The JV will seek to correct this situation.
Sports rights renewal; prices likely to be more rational
Zee expects sports losses to decline from INR2b in FY11 to INR1b in
FY12 and targets break-even in FY13. The company has said it will aim at
renewing the current rights as well as buying new sports rights, but will
be rational about the price it pays. In 1QFY12, the company aired the
India-West Indies cricket series, but the viewership was low due to cricket
fatigue and non-prime-time hours broadcast.
Advertisement revenue: near-term slowdown
Zee is seeing some impact from the general economic slowdown on
advertisement spends. Also, advertisers have already spent significant
amounts on the cricket world cup and the IPL series, which is also
impacting the current spending. Zee has added programming hours, but
is doing some rebalancing to manage its programming costs.
Retain BUY; raise TP to INR150
We retain our BUY rating on Zee Entertainment and increase our TP
from INR143 to INR150, due to a 4% increase in our FY12 EPS estimate.

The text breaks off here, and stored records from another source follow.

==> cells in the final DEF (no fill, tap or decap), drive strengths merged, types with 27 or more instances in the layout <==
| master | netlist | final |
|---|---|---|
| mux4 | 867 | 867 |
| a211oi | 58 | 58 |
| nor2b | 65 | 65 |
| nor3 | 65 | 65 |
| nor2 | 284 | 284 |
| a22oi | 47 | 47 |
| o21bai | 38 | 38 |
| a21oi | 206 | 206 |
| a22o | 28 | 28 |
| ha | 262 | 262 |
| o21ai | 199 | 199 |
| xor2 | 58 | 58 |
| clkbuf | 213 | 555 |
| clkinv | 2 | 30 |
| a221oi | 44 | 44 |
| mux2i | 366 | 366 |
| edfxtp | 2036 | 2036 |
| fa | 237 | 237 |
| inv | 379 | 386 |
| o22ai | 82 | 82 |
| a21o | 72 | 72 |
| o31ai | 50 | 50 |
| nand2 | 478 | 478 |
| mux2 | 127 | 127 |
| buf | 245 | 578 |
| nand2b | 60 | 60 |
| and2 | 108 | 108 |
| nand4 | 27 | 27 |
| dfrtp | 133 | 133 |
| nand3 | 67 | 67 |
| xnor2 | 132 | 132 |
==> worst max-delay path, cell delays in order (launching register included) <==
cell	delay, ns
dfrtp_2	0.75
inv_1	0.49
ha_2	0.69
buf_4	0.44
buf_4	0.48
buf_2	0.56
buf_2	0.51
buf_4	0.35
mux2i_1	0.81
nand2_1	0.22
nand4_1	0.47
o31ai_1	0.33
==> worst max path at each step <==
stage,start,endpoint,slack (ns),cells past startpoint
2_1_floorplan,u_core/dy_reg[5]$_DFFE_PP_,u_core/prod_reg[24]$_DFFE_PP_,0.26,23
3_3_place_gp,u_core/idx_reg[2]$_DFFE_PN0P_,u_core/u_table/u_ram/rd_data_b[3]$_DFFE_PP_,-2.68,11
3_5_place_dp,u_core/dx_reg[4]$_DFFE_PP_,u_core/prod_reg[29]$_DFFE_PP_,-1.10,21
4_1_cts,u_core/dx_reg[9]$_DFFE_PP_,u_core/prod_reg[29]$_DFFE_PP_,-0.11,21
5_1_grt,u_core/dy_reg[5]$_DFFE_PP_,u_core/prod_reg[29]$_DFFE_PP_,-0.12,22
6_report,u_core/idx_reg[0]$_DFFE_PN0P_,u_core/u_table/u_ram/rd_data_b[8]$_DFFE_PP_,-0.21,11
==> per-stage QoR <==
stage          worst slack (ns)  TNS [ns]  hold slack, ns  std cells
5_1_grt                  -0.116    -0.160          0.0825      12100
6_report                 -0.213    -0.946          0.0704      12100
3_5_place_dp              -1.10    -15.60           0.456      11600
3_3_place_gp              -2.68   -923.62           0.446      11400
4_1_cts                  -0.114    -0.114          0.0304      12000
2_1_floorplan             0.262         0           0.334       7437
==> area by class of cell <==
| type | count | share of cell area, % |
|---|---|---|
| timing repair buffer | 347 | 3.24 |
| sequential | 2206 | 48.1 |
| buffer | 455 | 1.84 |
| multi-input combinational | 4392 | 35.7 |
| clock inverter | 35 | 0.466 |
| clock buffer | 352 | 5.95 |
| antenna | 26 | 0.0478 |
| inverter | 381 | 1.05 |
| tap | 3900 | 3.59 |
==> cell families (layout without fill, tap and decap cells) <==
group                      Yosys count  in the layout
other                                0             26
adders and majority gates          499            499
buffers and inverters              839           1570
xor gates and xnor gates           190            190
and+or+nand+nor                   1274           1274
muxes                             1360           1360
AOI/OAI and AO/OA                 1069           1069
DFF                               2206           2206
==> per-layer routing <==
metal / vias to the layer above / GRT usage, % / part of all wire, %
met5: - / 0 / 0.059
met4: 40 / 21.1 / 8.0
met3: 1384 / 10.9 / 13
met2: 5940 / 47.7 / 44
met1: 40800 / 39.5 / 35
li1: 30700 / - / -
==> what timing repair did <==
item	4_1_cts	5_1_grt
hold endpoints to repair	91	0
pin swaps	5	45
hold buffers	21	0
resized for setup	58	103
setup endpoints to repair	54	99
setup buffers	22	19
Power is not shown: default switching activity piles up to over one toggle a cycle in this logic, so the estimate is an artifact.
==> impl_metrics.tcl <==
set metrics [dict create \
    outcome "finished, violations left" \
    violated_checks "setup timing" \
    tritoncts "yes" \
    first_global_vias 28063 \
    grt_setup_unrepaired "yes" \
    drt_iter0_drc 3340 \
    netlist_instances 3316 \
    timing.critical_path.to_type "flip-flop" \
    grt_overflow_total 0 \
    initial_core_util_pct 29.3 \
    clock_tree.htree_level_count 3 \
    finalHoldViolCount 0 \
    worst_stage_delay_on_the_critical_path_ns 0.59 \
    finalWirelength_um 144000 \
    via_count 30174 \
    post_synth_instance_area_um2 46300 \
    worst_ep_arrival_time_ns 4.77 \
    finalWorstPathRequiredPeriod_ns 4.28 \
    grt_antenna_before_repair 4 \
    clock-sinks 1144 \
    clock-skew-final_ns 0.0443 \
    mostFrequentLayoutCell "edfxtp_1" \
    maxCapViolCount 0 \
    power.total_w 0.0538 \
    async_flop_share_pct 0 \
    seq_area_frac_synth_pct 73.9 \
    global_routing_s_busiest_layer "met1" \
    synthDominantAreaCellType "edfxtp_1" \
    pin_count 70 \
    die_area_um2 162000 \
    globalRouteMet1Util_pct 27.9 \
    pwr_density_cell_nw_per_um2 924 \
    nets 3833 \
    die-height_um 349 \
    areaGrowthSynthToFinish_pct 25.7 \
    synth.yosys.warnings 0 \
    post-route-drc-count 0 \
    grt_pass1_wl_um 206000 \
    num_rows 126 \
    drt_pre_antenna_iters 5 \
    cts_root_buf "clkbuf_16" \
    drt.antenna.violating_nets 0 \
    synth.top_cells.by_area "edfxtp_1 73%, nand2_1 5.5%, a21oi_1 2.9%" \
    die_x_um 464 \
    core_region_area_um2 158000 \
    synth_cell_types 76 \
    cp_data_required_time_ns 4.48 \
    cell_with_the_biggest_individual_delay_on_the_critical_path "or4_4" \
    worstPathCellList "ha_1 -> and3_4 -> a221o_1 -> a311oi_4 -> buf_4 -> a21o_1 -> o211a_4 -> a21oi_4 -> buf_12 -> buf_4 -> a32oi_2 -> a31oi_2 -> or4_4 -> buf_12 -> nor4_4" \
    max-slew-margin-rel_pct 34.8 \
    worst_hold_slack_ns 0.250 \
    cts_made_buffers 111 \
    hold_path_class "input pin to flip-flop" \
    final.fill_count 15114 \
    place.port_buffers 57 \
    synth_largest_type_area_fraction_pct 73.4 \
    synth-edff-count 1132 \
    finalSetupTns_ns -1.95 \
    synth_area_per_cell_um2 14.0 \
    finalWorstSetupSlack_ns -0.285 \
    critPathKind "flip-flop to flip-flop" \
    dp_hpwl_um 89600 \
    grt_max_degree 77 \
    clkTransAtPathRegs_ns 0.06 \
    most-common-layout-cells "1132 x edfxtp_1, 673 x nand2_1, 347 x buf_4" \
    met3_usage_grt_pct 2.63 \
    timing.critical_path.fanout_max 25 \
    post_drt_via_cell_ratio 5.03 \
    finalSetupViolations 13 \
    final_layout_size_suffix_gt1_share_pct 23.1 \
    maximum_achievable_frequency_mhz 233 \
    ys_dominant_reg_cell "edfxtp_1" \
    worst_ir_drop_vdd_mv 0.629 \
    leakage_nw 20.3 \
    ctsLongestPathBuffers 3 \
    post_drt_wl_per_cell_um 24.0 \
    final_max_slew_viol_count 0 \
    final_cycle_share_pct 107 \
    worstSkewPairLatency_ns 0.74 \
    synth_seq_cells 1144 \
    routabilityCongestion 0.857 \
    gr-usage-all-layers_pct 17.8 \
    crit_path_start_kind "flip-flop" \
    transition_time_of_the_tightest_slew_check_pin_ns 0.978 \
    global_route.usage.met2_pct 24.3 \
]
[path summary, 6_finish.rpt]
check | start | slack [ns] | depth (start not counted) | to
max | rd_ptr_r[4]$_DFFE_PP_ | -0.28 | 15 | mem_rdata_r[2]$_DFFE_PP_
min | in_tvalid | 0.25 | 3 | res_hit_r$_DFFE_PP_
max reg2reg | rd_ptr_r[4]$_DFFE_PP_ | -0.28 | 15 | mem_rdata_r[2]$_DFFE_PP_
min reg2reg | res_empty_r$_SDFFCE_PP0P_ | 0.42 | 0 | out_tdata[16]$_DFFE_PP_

The higher EPS estimate reflects our higher EBITDA margin estimate for
FY12 on the back of the strong 4QFY11. We continue to value Zee at
22x FY12E EPS. We like Zee as we believe that it is well positioned to
benefit from rising digitization and that its network strength positions it
well for continued advertisement revenue growth. Risks to our TP: delay
in digitisation of cable, higher-than-expected sports losses, and a drop in
TV ratings due to increasing competition.